**Required work**
Given the entries that follow, write out exactly the lines starting at the one containing "synth_xor_area_frac: 0.0826" and ending at the one containing "slew_violations: 0", both ends included, and only those.
• • • • • • •
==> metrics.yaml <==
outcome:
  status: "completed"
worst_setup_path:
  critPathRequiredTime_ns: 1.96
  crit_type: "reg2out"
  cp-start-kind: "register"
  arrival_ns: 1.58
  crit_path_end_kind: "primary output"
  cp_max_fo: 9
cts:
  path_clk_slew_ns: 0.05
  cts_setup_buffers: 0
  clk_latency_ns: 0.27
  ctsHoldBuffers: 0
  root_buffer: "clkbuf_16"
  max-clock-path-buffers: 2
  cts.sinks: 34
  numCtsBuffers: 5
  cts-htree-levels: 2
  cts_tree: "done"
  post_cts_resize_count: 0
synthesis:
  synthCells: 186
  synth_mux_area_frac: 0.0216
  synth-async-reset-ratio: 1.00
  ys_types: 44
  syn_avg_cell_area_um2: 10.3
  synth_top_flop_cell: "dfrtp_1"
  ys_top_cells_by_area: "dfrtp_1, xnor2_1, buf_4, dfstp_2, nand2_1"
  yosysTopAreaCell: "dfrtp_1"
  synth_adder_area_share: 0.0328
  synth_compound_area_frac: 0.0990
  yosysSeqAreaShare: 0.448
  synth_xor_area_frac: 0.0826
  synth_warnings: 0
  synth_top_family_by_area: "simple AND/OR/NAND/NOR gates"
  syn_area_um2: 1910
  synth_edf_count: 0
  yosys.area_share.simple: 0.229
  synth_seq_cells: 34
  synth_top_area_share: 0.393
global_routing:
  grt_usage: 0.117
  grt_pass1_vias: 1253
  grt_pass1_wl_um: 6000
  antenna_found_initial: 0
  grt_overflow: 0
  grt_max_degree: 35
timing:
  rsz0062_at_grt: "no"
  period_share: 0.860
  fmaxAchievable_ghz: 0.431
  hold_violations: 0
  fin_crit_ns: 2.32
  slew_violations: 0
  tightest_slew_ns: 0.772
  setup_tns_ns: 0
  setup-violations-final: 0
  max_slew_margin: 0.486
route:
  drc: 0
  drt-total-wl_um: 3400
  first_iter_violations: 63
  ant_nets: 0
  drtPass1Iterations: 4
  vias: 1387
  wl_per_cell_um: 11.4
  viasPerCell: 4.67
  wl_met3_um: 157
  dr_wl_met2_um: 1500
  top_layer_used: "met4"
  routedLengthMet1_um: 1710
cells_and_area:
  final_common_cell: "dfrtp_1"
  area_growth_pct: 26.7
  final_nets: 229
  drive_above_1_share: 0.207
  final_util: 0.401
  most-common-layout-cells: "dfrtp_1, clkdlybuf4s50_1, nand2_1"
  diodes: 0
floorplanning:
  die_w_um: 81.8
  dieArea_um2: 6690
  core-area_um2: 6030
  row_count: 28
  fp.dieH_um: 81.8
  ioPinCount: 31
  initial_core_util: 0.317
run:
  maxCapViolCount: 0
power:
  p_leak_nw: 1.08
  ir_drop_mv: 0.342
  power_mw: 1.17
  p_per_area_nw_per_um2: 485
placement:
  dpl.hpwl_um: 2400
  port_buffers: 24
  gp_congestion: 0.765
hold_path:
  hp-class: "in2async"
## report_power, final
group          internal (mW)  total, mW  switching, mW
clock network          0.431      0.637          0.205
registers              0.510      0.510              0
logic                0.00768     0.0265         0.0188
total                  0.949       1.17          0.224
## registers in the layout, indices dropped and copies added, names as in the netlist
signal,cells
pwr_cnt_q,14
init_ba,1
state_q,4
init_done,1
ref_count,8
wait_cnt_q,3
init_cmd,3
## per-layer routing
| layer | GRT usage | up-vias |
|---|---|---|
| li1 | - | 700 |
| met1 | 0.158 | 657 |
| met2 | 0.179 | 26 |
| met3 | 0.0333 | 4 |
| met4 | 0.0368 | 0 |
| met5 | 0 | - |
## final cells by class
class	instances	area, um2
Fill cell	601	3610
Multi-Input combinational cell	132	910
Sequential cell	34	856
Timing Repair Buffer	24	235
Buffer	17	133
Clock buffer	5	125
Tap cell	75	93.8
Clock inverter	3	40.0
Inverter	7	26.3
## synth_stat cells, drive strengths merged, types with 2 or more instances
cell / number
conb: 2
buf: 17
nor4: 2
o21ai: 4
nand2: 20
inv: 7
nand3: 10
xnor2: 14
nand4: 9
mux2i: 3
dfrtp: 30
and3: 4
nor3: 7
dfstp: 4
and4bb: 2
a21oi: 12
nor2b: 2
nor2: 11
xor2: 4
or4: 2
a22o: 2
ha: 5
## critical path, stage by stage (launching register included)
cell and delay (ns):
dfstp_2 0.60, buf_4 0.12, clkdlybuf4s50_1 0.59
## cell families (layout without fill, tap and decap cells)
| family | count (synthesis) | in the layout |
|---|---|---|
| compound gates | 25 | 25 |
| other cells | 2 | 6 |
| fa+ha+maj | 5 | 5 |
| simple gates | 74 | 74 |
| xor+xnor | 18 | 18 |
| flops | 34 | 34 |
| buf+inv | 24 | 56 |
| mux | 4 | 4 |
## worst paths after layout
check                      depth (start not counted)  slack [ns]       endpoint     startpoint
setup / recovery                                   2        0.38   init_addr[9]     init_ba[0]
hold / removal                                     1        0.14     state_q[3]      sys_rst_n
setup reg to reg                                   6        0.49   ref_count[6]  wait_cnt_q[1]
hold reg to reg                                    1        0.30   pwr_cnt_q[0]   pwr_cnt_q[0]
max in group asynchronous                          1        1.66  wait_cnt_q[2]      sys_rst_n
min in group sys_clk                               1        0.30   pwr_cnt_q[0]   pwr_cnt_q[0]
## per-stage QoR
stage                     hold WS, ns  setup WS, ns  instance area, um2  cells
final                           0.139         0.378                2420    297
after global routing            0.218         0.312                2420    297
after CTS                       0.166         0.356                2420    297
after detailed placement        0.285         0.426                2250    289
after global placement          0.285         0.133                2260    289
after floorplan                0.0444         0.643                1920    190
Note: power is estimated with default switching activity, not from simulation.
### config.mk
export PLATFORM = sky130hd
export DESIGN_NAME = el2_trace_buf
export DESIGN_NICKNAME = d
export VERILOG_FILES = /design/src/rtl/el2_trace_buf.sv
export SDC_FILE = /design/constraint.sdc
export NUM_CORES = 1
export LEC_CHECK = 0
export CORE_MARGIN = 2
export CORE_UTILIZATION = 34
export CTS_CLUSTER_SIZE = 40
export DETAILED_ROUTE_END_ITERATION = 6
export SYNTH_ARGS = -nofsm -noshare
export SYNTH_HDL_FRONTEND = slang
export SYNTH_SLANG_ARGS = --single-unit
### constraint.sdc
create_clock -name clk -period 13.8 [get_ports clk]
set_input_delay 2.76 -clock clk [delete_from_list [all_inputs] [get_ports clk]]
set_output_delay 2.76 -clock clk [all_outputs]
set_load 0.1 [all_outputs]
• • • • • • •
**Result of the exercise**
  synth_xor_area_frac: 0.0826
  synth_warnings: 0
  synth_top_family_by_area: "simple AND/OR/NAND/NOR gates"
  syn_area_um2: 1910
  synth_edf_count: 0
  yosys.area_share.simple: 0.229
  synth_seq_cells: 34
  synth_top_area_share: 0.393
global_routing:
  grt_usage: 0.117
  grt_pass1_vias: 1253
  grt_pass1_wl_um: 6000
  antenna_found_initial: 0
  grt_overflow: 0
  grt_max_degree: 35
timing:
  rsz0062_at_grt: "no"
  period_share: 0.860
  fmaxAchievable_ghz: 0.431
  hold_violations: 0
  fin_crit_ns: 2.32
  slew_violations: 0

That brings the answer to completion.